We consider an event (ie. death of a patient) and analyze the time to this event.
The time to event must have a clear starting point. This defines $t = 0$ and could be a heart attack or the first time an individual enters shelter.
The end point of the timeline is when the event occurs. The event could be death or a first interaction with police. Sometimes the event is inevitable (ie. death) but often it is not (ie. disease re-diagnosis, interaction with police).
Data is presented with length of time until event or exit from observation without event.

Censoring and Truncation

These concepts are best understood by considering calendar time rather than time to event.
Censoring:
- Measurement values are either known exactly or to have occurred in certain intervals.
- These intervals are typically “before the start of the trial” and “after the end of the trial”.
Truncation:
- We have no information at all about measurements that lie outside of a particular interval.
Right Censoring:
- A subject exits the trial without the event occuring and is considered a survivor.
- The survivor’s event time is censored.
- The subject may have not been given enough time to develop the trait or the subject may never develop it (ie. a candidate never develops a particular disease, a baseball player never gets good enough to be in the top quartile of players).
- All we know is that the subject has survived the trial.
- Generalized Type I sensoring is when individuals enter the study at different times but the end of the study is pre-determined.

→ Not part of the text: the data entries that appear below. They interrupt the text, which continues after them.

$ cat config.mk
export PLATFORM = sky130hd
export DESIGN_NAME = pkcs1_v15_type2_unpad
export DESIGN_NICKNAME = d
export VERILOG_FILES = /design/src/hw/rtl/pk1u_pkg.sv /design/src/hw/rtl/pk1u_cell.sv /design/src/hw/rtl/pk1u_ctrl.sv /design/src/hw/rtl/pkcs1_v15_type2_unpad.sv
export SDC_FILE = /design/constraint.sdc
export NUM_CORES = 2
export LEC_CHECK = 0
export ABC_AREA = 1
export BUFFER_PORTS_ARGS = -buffer_cell sky130_fd_sc_hd__buf_2
export CORE_UTILIZATION = 65
export CTS_CLUSTER_DIAMETER = 30
export CTS_CLUSTER_SIZE = 30
export DETAILED_ROUTE_END_ITERATION = 16
export GPL_TIMING_DRIVEN = 0
export PLACE_DENSITY = 0.81
export SLEW_MARGIN = 5
export SYNTH_ARGS = -nofsm -noshare
export SYNTH_HDL_FRONTEND = slang
export SYNTH_SLANG_ARGS = --single-unit
$ cat constraint.sdc
create_clock -name clock -period 30.8 [get_ports clock]
set_input_delay 3.08 -clock clock [delete_from_list [all_inputs] [get_ports clock]]
set_output_delay 3.08 -clock clock [all_outputs]
set_load 0.01 [all_outputs]
$ cat src/hw/rtl/pk1u_pkg.sv
// ----------------------------------------------------------------------------
// pk1u_pkg: shared constants and types for the type 2 unpadding block
// Sizes, layout constants, register indexes, the cell control struct and the parse status struct.
// ----------------------------------------------------------------------------
package pk1u_pkg;

   localparam int MAX_MESSAGE_BYTES = 64;
   localparam int MAX_EM_BYTES      = 512;

   localparam int BYTE_WIDTH     = 8;
   localparam int EM_LEN_WIDTH   = 10;
   localparam int MSG_LEN_WIDTH  = 7;
   localparam int POS_WIDTH      = 10;
   localparam int CALC_WIDTH     = 12;
   localparam int LEN_WIDTH      = $clog2(MAX_EM_BYTES + 1);
   localparam int CELL_IDX_WIDTH = (MAX_MESSAGE_BYTES > 1) ? $clog2(MAX_MESSAGE_BYTES) : 1;
   localparam int COUNT_WIDTH    = $clog2(MAX_MESSAGE_BYTES + 1);
   localparam int CSR_ADDR_WIDTH = 1;
   localparam int CSR_DATA_WIDTH = EM_LEN_WIDTH;

   localparam logic [BYTE_WIDTH-1:0] LEAD_BYTE     = 8'h00;
   localparam logic [BYTE_WIDTH-1:0] BLOCK_TYPE    = 8'h02;
   localparam logic [BYTE_WIDTH-1:0] SEPARATOR     = 8'h00;
   localparam int                    MIN_SEP_INDEX = 10;
   localparam int                    MIN_OVERHEAD  = 11;

   localparam logic [EM_LEN_WIDTH-1:0]  EM_LENGTH_RESET      = 10'd256;
   localparam logic [MSG_LEN_WIDTH-1:0] MESSAGE_LENGTH_RESET = 7'd48;

   localparam logic [CSR_ADDR_WIDTH-1:0] CSR_EM_LENGTH      = 1'b0;
   localparam logic [CSR_ADDR_WIDTH-1:0] CSR_MESSAGE_LENGTH = 1'b1;

   typedef struct packed {
      logic load;
      logic shift;
      logic valid;
   } cell_ctrl_type;

   typedef struct packed {
      logic                      final_beat;
      logic                      wr_ok;
      logic [CELL_IDX_WIDTH-1:0] wr_idx;
      logic                      run_valid;
   } parse_status_type;

endpackage

$ cat src/hw/rtl/pk1u_cell.sv
// ----------------------------------------------------------------------------
// pk1u_cell: one message position
// Holds the stored message and fallback byte for its position and one stage
// of the output chain, which loads the chosen byte (or zero for a zero-filled
// position) and shifts toward the port.
module pk1u_cell
   import pk1u_pkg::*;
(
   input  logic                  clock,
   input  cell_ctrl_type         ctrl,
   input  logic                  wr_en,
   input  logic                  zero_fill,
   input  logic [BYTE_WIDTH-1:0] em_byte,
   input  logic [BYTE_WIDTH-1:0] fallback_byte,
   input  logic [BYTE_WIDTH-1:0] chain_in,
   output logic [BYTE_WIDTH-1:0] chain_out
);

   logic [BYTE_WIDTH-1:0] msg_ff, msg_in;
   logic [BYTE_WIDTH-1:0] fb_ff, fb_in;
   logic [BYTE_WIDTH-1:0] out_ff, out_in;

   always_comb begin
      msg_in = wr_en ? em_byte : msg_ff;
      fb_in  = wr_en ? fallback_byte : fb_ff;
      out_in = out_ff;
      if (ctrl.load) begin
         // the byte written in this same beat is already visible here
         if (zero_fill) begin
            out_in = '0;
         end else begin
            out_in = ctrl.valid ? msg_in : fb_in;
         end
      end else if (ctrl.shift) begin
         out_in = chain_in;
      end
   end

   always_ff @(posedge clock) begin
      msg_ff <= msg_in;
      fb_ff  <= fb_in;
      out_ff <= out_in;
   end

   assign chain_out = out_ff;

endmodule

$ cat src/hw/rtl/pk1u_ctrl.sv
// ----------------------------------------------------------------------------
// pk1u_ctrl: layout checker
// Tracks the byte position, header bytes and first separator of a run and
// gives the store index, the end of run and the layout verdict for a beat.
// ----------------------------------------------------------------------------
module pk1u_ctrl
   import pk1u_pkg::*;
(
   input  logic                     clock,
   input  logic                     reset,
   input  logic                     accept,
   input  logic [BYTE_WIDTH-1:0]    em_byte,
   input  logic [LEN_WIDTH-1:0]     len,
   input  logic [MSG_LEN_WIDTH-1:0] mlen,
   output parse_status_type         status
);

   logic [POS_WIDTH-1:0] pos_ff, pos_in;
   logic                 hdr_ok_ff, hdr_ok_in;
   logic                 searching_ff, searching_in;
   logic [POS_WIDTH-1:0] sep_idx_ff, sep_idx_in;
   logic                 sep_found_ff, sep_found_in;

   logic [CALC_WIDTH-1:0] pos_w, len_w, mlen_w, sum_w, idx_w, sep_w;
   logic                  final_beat;

   always_comb begin
      pos_w  = CALC_WIDTH'(pos_ff);
      len_w  = CALC_WIDTH'(len);
      mlen_w = CALC_WIDTH'(mlen);
      sum_w  = pos_w + mlen_w;
      idx_w  = sum_w - len_w;

      hdr_ok_in    = hdr_ok_ff;
      searching_in = searching_ff;
      sep_idx_in   = sep_idx_ff;
      sep_found_in = sep_found_ff;
      if (pos_ff == POS_WIDTH'(0)) begin
         hdr_ok_in = hdr_ok_ff && (em_byte == LEAD_BYTE);
      end else if (pos_ff == POS_WIDTH'(1)) begin
         hdr_ok_in = hdr_ok_ff && (em_byte == BLOCK_TYPE);
      end else if (searching_ff && (em_byte == SEPARATOR)) begin
         sep_idx_in   = pos_ff;
         sep_found_in = 1'b1;
         searching_in = 1'b0;
      end
      sep_w = CALC_WIDTH'(sep_idx_in);

      final_beat = (pos_w + CALC_WIDTH'(1)) >= len_w;

      status.final_beat = final_beat;
      status.wr_ok      = (sum_w >= len_w) && (sum_w < len_w + mlen_w);
      status.wr_idx     = idx_w[CELL_IDX_WIDTH-1:0];
      status.run_valid  = hdr_ok_in && sep_found_in
                       && (sep_w >= CALC_WIDTH'(MIN_SEP_INDEX))
                       && (len_w == sep_w + CALC_WIDTH'(1) + mlen_w)
                       && (len_w >= mlen_w + CALC_WIDTH'(MIN_OVERHEAD));

      pos_in = final_beat ? '0 : pos_ff + POS_WIDTH'(1);
   end

   always_ff @(posedge clock) begin
      if (reset) begin
         pos_ff       <= '0;
         hdr_ok_ff    <= 1'b1;
         searching_ff <= 1'b1;
         sep_idx_ff   <= '0;
         sep_found_ff <= 1'b0;
      end else if (accept) begin
         if (final_beat) begin
            pos_ff       <= '0;
            hdr_ok_ff    <= 1'b1;
            searching_ff <= 1'b1;
            sep_idx_ff   <= '0;
            sep_found_ff <= 1'b0;
         end else begin
            pos_ff       <= pos_in;
            hdr_ok_ff    <= hdr_ok_in;
            searching_ff <= searching_in;
            sep_idx_ff   <= sep_idx_in;
            sep_found_ff <= sep_found_in;
         end
      end
   end

endmodule

$ cat src/hw/rtl/pkcs1_v15_type2_unpad.sv
// ----------------------------------------------------------------------------
// pkcs1_v15_type2_unpad: type 2 encoded message unpadding
// Latency: the first result beat is valid the cycle after the final input beat.
// Throughput: one input beat per cycle; a run emits message_length result beats
//   (at most MAX_MESSAGE_BYTES) at one per cycle while rsp_tready is high, from
//   the output cell chain, and a final input beat waits until the last result
//   beat of the previous run leaves, at the latest in the same cycle.
// Reset: synchronous, active high; clears run state and restores the default
//   lengths, no clear pass.
// ----------------------------------------------------------------------------
module pkcs1_v15_type2_unpad
   import pk1u_pkg::*;
(
   input  logic                      clock,
   input  logic                      reset,
   // configuration
   input  logic                      csr_we,
   input  logic [CSR_ADDR_WIDTH-1:0] csr_addr,
   input  logic [CSR_DATA_WIDTH-1:0] csr_wdata,
   // input beats
   input  logic                      req_tvalid,
   output logic                      req_tready,
   input  logic [15:0]               req_tdata,  // em_byte, fallback_byte
   // result beats
   output logic                      rsp_tvalid,
   input  logic                      rsp_tready,
   output logic [7:0]                rsp_tdata,  // message_byte
   output logic                      rsp_tuser,  // padding_valid
   output logic                      rsp_tlast   // last_byte
);

   logic [EM_LEN_WIDTH-1:0]  em_length_ff;
   logic [MSG_LEN_WIDTH-1:0] message_length_ff;

   logic [LEN_WIDTH-1:0]     len;
   logic [MSG_LEN_WIDTH-1:0] mlen;
   logic [BYTE_WIDTH-1:0]    em_byte, fallback_byte;

   parse_status_type         status;
   cell_ctrl_type            cell_ctrl;
   logic                     req_accept, rsp_accept, load;
   logic [COUNT_WIDTH-1:0]   remain_ff;
   logic                     valid_ff;
   logic [CALC_WIDTH-1:0]    short_cnt;
   logic                     is_short;
   logic [BYTE_WIDTH-1:0]    chain [MAX_MESSAGE_BYTES+1];

   assign em_byte       = req_tdata[7:0];
   assign fallback_byte = req_tdata[15:8];

   always_ff @(posedge clock) begin
      if (reset) begin
         em_length_ff      <= EM_LENGTH_RESET;
         message_length_ff <= MESSAGE_LENGTH_RESET;
      end else if (csr_we) begin
         case (csr_addr)
            CSR_EM_LENGTH:      em_length_ff      <= csr_wdata;
            CSR_MESSAGE_LENGTH: message_length_ff <= csr_wdata[MSG_LEN_WIDTH-1:0];
            default: ;
         endcase
      end
   end

   // clamp lengths to the supported range
   always_comb begin
      if (em_length_ff == '0) begin
         len = LEN_WIDTH'(1);
      end else if (CALC_WIDTH'(em_length_ff) > CALC_WIDTH'(MAX_EM_BYTES)) begin
         len = LEN_WIDTH'(MAX_EM_BYTES);
      end else begin
         len = LEN_WIDTH'(em_length_ff);
      end
      if (CALC_WIDTH'(message_length_ff) > CALC_WIDTH'(MAX_MESSAGE_BYTES)) begin
         mlen = MSG_LEN_WIDTH'(MAX_MESSAGE_BYTES);
      end else begin
         mlen = message_length_ff;
      end
      is_short  = CALC_WIDTH'(mlen) > CALC_WIDTH'(len);
      short_cnt = CALC_WIDTH'(mlen) - CALC_WIDTH'(len);
   end

   pk1u_ctrl u_ctrl (
      .clock   (clock),
      .reset   (reset),
      .accept  (req_accept),
      .em_byte (em_byte),
      .len     (len),
      .mlen    (mlen),
      .status  (status)
   );

   // a final beat may enter only once the output chain is free to reload
   assign req_tready = !status.final_beat || (remain_ff == '0)
                    || ((remain_ff == COUNT_WIDTH'(1)) && rsp_tready);
   assign req_accept = req_tvalid && req_tready;
   assign rsp_accept = rsp_tvalid && rsp_tready;
   assign load       = req_accept && status.final_beat && (mlen != '0);

   assign cell_ctrl.load  = load;
   assign cell_ctrl.shift = rsp_accept && !load;
   assign cell_ctrl.valid = status.run_valid;

   always_ff @(posedge clock) begin
      if (reset) begin
         remain_ff <= '0;
         valid_ff  <= 1'b0;
      end else if (load) begin
         remain_ff <= COUNT_WIDTH'(mlen);
         valid_ff  <= status.run_valid;
      end else if (rsp_accept) begin
         remain_ff <= remain_ff - COUNT_WIDTH'(1);
      end
   end

   assign chain[MAX_MESSAGE_BYTES] = '0;

   for (genvar i = 0; i < MAX_MESSAGE_BYTES; i++) begin : g_cell
      logic wr_en;
      logic zero_fill;

      assign wr_en     = req_accept && status.wr_ok
                      && (status.wr_idx == CELL_IDX_WIDTH'(i));
      // positions before the start of a short run read as zero
      assign zero_fill = is_short && (CALC_WIDTH'(i) < short_cnt);

      pk1u_cell u_cell (
         .clock         (clock),
         .ctrl          (cell_ctrl),
         .wr_en         (wr_en),
         .zero_fill     (zero_fill),
         .em_byte       (em_byte),
         .fallback_byte (fallback_byte),
         .chain_in      (chain[i+1]),
         .chain_out     (chain[i])
      );
   end

   assign rsp_tvalid = (remain_ff != '0);
   assign rsp_tdata  = chain[0];
   assign rsp_tuser  = valid_ff;
   assign rsp_tlast  = (remain_ff == COUNT_WIDTH'(1));

endmodule

Word-level counts from Yosys, hierarchy flattened
Cells that the tools add are included.
{"block": "classes", "n_addsub": 10, "mul": 0, "n_div": 0, "magnitude_cmp": 72, "eq_ne": 69, "n_shift": 0, "muxes": 405, "bitwise_logic": 1, "reduce_logical": 160}
{"op": "$mux W8", "n": 384}
{"op": "$lt A6 B12 Y1 const A", "n": 32}
{"op": "$eq A6 B6 Y1 const B", "n": 32}
{"op": "$lt A5 B12 Y1 const A", "n": 16}
{"op": "$logic_and A1 B1 Y1", "n": 143}
{"op": "$eq A6 B5 Y1 const B", "n": 16}
{"op": "$lt A4 B12 Y1 const A", "n": 8}
{"op": "$mux W10", "n": 7}
{"op": "$eq A6 B4 Y1 const B", "n": 8}
{"op": "$lt A3 B12 Y1 const A", "n": 4}
{"op": "$eq A6 B3 Y1 const B", "n": 4}
{"op": "$lt A1 B12 Y1 const A", "n": 2}
{"op": "$lt A2 B12 Y1 const A", "n": 2}
{"op": "$add A10 B1 Y11 const B", "n": 2}
{"op": "$add A10 B7 Y11", "n": 2}
{"op": "$ge A11 B10 Y1", "n": 2}
{"op": "$mux W7", "n": 3}
{"op": "$logic_not A10 Y1", "n": 2}
{"op": "$reduce_bool A7 Y1", "n": 2}
{"op": "$add A12 B7 Y12", "n": 1}
{"op": "$eq A10 B12 Y1", "n": 1}
{"op": "$eq A6 B2 Y1 const B", "n": 2}
{"op": "$lt A11 B11 Y1", "n": 1}
{"op": "$mux W1", "n": 11}
{"op": "24 further kinds", "n": 30}
{"block": "word_totals", "reg_bits": 1584, "latch_bits": 0, "mem_bits_rw": 0, "romBits": 0, "inputBits": 32, "out_inout_bits": 12, "elab_cells": 918, "memories": 0}

Depth between registers and ports, before layout
{"block": "depth", "ltp_word": 14, "ltp_mapped": 35, "depth_no_buf": 33}

Hierarchy
Synthesis repeated with hierarchy kept, for this count alone.
{"block": "unflattened", "cells_unflattened": 8869, "hier_area_um2": 70642.8}
{"module": "pk1u_cell", "instances": 64, "cells_each": 121, "area_per_inst_um2": 996.0, "seq_area_each_um2": 560.5}
{"module": "pk1u_ctrl", "instances": 1, "cells_each": 574, "area_per_inst_um2": 3746.1, "seq_area_each_um2": 460.4}
{"module": "pkcs1_v15_type2_unpad", "instances": 1, "cells_each": 551, "area_per_inst_um2": 3155.5, "seq_area_each_um2": 500.5}

Least setup slack after synthesis
No wires, ideal clock.
{"block": "synth_path", "path_type": "input -> register", "from": "input port rsp_tready", "to": "register remain_ff[2]", "setup_time_ps": 135, "t_arrival_ps": 16132, "required_ps": 30665, "setup_slack_ps": 14533, "path_stages": 8, "path_buffers": 1, "path_cell_list": "a21oi_1 -> a21boi_1 -> nand3_1 -> clkbuf_1 -> nand2_1 -> inv_1 -> nand2_1 -> a31oi_1"}
{"block": "synth_via", "elab_chain_cells": 6, "word_cells_on_any_way": 8, "classes_between": "1 x mux; 7 x reduce/logical"}
{"element": "start, declared", "line_no": "pkcs1_v15_type2_unpad.sv:26", "text": "input logic rsp_tready,"}
{"element": "$logic_and A1 B1 Y1", "line_no": "pkcs1_v15_type2_unpad.sv:94", "text": "|| ((remain_ff == COUNT_WIDTH'(1)) && rsp_tready);"}
{"element": "$logic_or A1 B1 Y1", "line_no": "pkcs1_v15_type2_unpad.sv:94"}
{"element": "$logic_and A1 B1 Y1", "line_no": "pkcs1_v15_type2_unpad.sv:95", "text": "assign req_accept = req_tvalid && req_tready;"}
{"element": "$logic_and A1 B1 Y1 (2 in series)", "line_no": "pkcs1_v15_type2_unpad.sv:97", "text": "assign load = req_accept && status.final_beat && (mlen != '0);"}
{"element": "$mux W7 / $reduce_bool A2 Y1 (equally long branches)"}
{"element": "end signal, assigned", "line_no": "pkcs1_v15_type2_unpad.sv:108", "text": "remain_ff <= COUNT_WIDTH'(mlen);"}
{"element": "end signal, assigned", "line_no": "pkcs1_v15_type2_unpad.sv:111", "text": "remain_ff <= remain_ff - COUNT_WIDTH'(1);"}
{"element": "end, declared", "line_no": "pkcs1_v15_type2_unpad.sv:42", "text": "logic [COUNT_WIDTH-1:0] remain_ff;"}
Several ways; a longest one is shown, not always the timed one.
A chain may end at the register's enable or synchronous reset.

Worst setup path after layout
{"block": "layout_path", "from": "input port req_tdata[7]", "to": "register g_cell[56].u_cell.out_ff[5], data pin"}
{"block": "layout_via", "elab_chain_cells": 13, "word_cells_on_any_way": 24, "classes_between": "2 x add/sub; 1 x order compare; 2 x eq/ne; 11 x mux; 8 x reduce/logical"}
{"element": "start, declared", "line_no": "pkcs1_v15_type2_unpad.sv:23", "text": "input logic [15:0] req_tdata,"}
{"element": "$logic_not A8 Y1", "line_no": "pk1u_ctrl.sv:39, pk1u_ctrl.sv:42"}
{"element": "$logic_and A1 B1 Y1", "line_no": "pk1u_ctrl.sv:42", "text": "end else if (searching_ff && (em_byte == SEPARATOR)) begin"}
{"element": "$mux W10", "line_no": "pk1u_ctrl.sv:42"}
{"element": "$mux W10", "line_no": "pk1u_ctrl.sv:40", "text": "end else if (pos_ff == POS_WIDTH'(1)) begin"}
{"element": "$mux W10", "line_no": "pk1u_ctrl.sv:38", "text": "if (pos_ff == POS_WIDTH'(0)) begin"}
{"element": "$add A10 B1 Y11", "line_no": "pk1u_ctrl.sv:56", "text": "&& (len_w == sep_w + CALC_WIDTH'(1) + mlen_w)"}
{"element": "$add A12 B7 Y12", "line_no": "pk1u_ctrl.sv:56"}
{"element": "$eq A10 B12 Y1", "line_no": "pk1u_ctrl.sv:56"}
{"element": "$logic_and A1 B1 Y1 (*)", "line_no": "pk1u_ctrl.sv:56"}
{"element": "$logic_and A1 B1 Y1 (*)", "line_no": "pk1u_ctrl.sv:57", "text": "&& (len_w >= mlen_w + CALC_WIDTH'(MIN_OVERHEAD));"}
{"element": "$mux W8 (*)", "line_no": "pk1u_cell.sv:32", "text": "out_in = ctrl.valid ? msg_in : fb_in;"}
{"element": "$mux W8 (*)", "line_no": "pk1u_cell.sv:29", "text": "if (zero_fill) begin"}
{"element": "$mux W8 (*)", "line_no": "pk1u_cell.sv:27", "text": "if (ctrl.load) begin"}
{"element": "via g_cell[56].u_cell.out_in[5]", "line_no": "pk1u_cell.sv:21", "text": "logic [BYTE_WIDTH-1:0] out_ff, out_in;"}
{"element": "end signal, assigned", "line_no": "pk1u_cell.sv:42", "text": "out_ff <= out_in;"}
{"element": "end, declared", "line_no": "pk1u_cell.sv:21"}
The timed path passes the listed nets; every way through them passes the cells marked *.

==> impl_metrics.env <==
export IMPL_die_w_um=346
export IMPL_setup_viol=0
export IMPL_final_period_utilization_pct=27.2
export IMPL_tightestPinTransition_ns=1.56
export IMPL_die_height_um=346
export IMPL_grt_pass1_wl_um=397000
export IMPL_ant_nets=0
export IMPL_ys_types=50
export IMPL_critPathArrivalTime_ns=9.02
export IMPL_status="finished, violations left"
export IMPL_cts_tree="built"
export IMPL_clk_pin_slew_ns=0.05
export IMPL_peakVddDrop_uv=103
export IMPL_start_util_pct=66.0
export IMPL_drv_cap=3
export IMPL_drtIter0Drc=10800
export IMPL_synth_area_sq_um=77100
export IMPL_critical_path_peak_fanout=10
export IMPL_drtPass1Iterations=10
export IMPL_grt_start_max_net_pins=71
export IMPL_drc_errors=0
export IMPL_min_period_ns=8.37
export IMPL_p_leak_nw=45.0
export IMPL_drive_gt1_share_pct=9.72
export IMPL_maxSlewViolCount=34
export IMPL_rsz0062_at_grt="no"
export IMPL_wl_met1_um=95400
export IMPL_cp_start_kind="input pin"
export IMPL_clock_path_buffers=4
export IMPL_synth_seq_cells=1584
export IMPL_track_usage_pct=43.2
export IMPL_fmax_mhz=119
export IMPL_slowest_stage="clkbuf_1"
export IMPL_wl_met2_um=117000
export IMPL_place_congestion=0.992
export IMPL_cts_sinks=1584
export IMPL_hold_path_class="register to register"
export IMPL_worstSetupPathType="input pin to register"
export IMPL_antenna_found_initial=8
export IMPL_die_area_sq_um=120000
export IMPL_power_density_nw_per_um2=121
export IMPL_fillers=7886
export IMPL_postCtsSetupBuffers=0
export IMPL_holdBufCountCts=0
export IMPL_grt_pass1_vias=70100
export IMPL_routed_wl_um=267000
export IMPL_num_vias=74300
export IMPL_fin_util_pct=78.6
export IMPL_synth_area_per_cell_sq_um=7.24
export IMPL_top_layer_used="met5"
export IMPL_maxSlewHeadroom_pct=-3.73
export IMPL_dpl_hpwl_um=172000
export IMPL_synthCells=10600
export IMPL_numCtsBuffers=347
export IMPL_final_hold_viol_count=0
export IMPL_ios=44
export IMPL_nets=11200
export IMPL_required_ns=31.45
export IMPL_vias_per_cell=5.78
export IMPL_violations="max-capacitance violations, max-slew violations"
export IMPL_root_buffer="clkbuf_16"
export IMPL_io_buffers=43
export IMPL_htree_levels=5
export IMPL_tns_ns=0
export IMPL_critPathMostFrequentCell="nand2_1"
export IMPL_ys_seq_area_share_pct=47.8
export IMPL_ys_warn_count=0
export IMPL_clock_latency_ns=0.93
export IMPL_syn2layout_area_growth_pct=19.0
export IMPL_finClkSkew_ns=0.0720
export IMPL_grt_overflow=0
export IMPL_cts_resized=0
export IMPL_critical_path_max_stage_delay_ns=0.79
export IMPL_wire_per_inst_um=20.8
export IMPL_ff_latch_area_sq_um=36800
export IMPL_multi_input_area_sq_um=29600
export IMPL_crit_path_end_kind="register"
export IMPL_wl_met3_um=34500
export IMPL_core_sq_um=117000
export IMPL_rows=125
==> report_power, final <==
group | internal (W) | switching [W] | total, W | leakage (nW)
logic | 0.000961 | 0.00269 | 0.00365 | 25.3
registers | 0.00329 | 0.000274 | 0.00357 | 13.7
clock network | 0.00271 | 0.00121 | 0.00392 | 5.93
total | 0.00696 | 0.00418 | 0.0111 | 45.0
==> stage by stage <==
step / setup WS, ns / total power, W / cells / hold WS (ns) / area [sq um]
after floorplan: 14.53 / 0.00613 / 10600 / 0.427 / 77100
after detailed placement: 21.80 / 0.00701 / 12200 / 0.444 / 79500
final: 22.43 / 0.0111 / 12900 / 0.459 / 91800
after global routing: 22.19 / 0.0116 / 12800 / 0.482 / 91700
after CTS: 22.69 / 0.0110 / 12800 / 0.457 / 91700
after global placement: 6.80 / 0.00724 / 12200 / 0.440 / 79200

In this case, the start times of all individuals can be shifted to line up at $t=0$.
Left Censoring:
- We’re aware the event has occurred for a subject before they’re admitted to the study.
- Event could have occurred before a calendar date or if a subject only comes under observation after the $t=0$ definition and after the event has occurred. Example: A COVID study wants to track 8 year olds for 10 years to see when they develop the disease. A 10 year old is admitted who already has the COVID antibodies but was asymptomatic so no infection time is known.
Left Truncation:
- We only observe individuals with timelines that exceed a certain cutoff point.
- Individuals who experience the event prior to the cutoff are not observed (ie. common in true survival studies where death is the event).
Right Truncation:
- Individuals who experience an event after a cutoff time are not observed/included.
- Example: A study that wants to focus on individuals that die of a disease. Those individuals who die after the study concludes (the censored subjects) are excluded.

Covariates

Each individual is also presented with extra data (correlates/covariates) presented in summary style (no timestamped events).
Covariate: Any variable that has a statistical relationship with a variable of interest.

Functions

PDF/CDF:
- Characterize the random time to event, $T$, and are denoted $f(t)$ and $F(T)$.
Survivor Function:
- The probability that the event has not yet occured, $S(t) = P(T \geq t) = 1 - F(t)$.
Hazard Function:
- Almost equivalent to a PDF except that the probability is conditioned on $T \geq t$ $\begin{array}{rl} h(t) & = \lim_{\Delta \rightarrow 0} \frac{P(t \leq T < t+\Delta | T \geq t)}{\Delta} \\ & = \lim_{\Delta \rightarrow 0} \frac{P(t \leq T < t+\Delta \cap T \geq t)}{\Delta P(T\geq t)} \\ & = \lim_{\Delta \rightarrow 0} \frac{P(t \leq T < t+\Delta)}{\Delta P(T\geq t)} \\ & = \frac{f(t)}{S(t)}\\ & = -\frac{d}{dt}\ln S(t) \\ & = -\frac{1}{S(t)}\frac{d}{dt}S(t) \\ & = -\frac{1}{S(t)}\frac{d}{dt}[1-F(t)] \\ & = \frac{f(t)}{S(t)}\\ \end{array}$
- Can be considered as the failure rate per year, given that the subject has survived until time $t$. This captures the fact that the probability of failure will change as time passes (aging).
Cumulative Hazard Function:
- The integral of the hazard function $H(t) = \int_{0}^t h(u)du$.
Due to the definitions of these functions, we have the relationship $S(t) = \exp[-H(t)]$ and $H(t) = -\log S(t)$.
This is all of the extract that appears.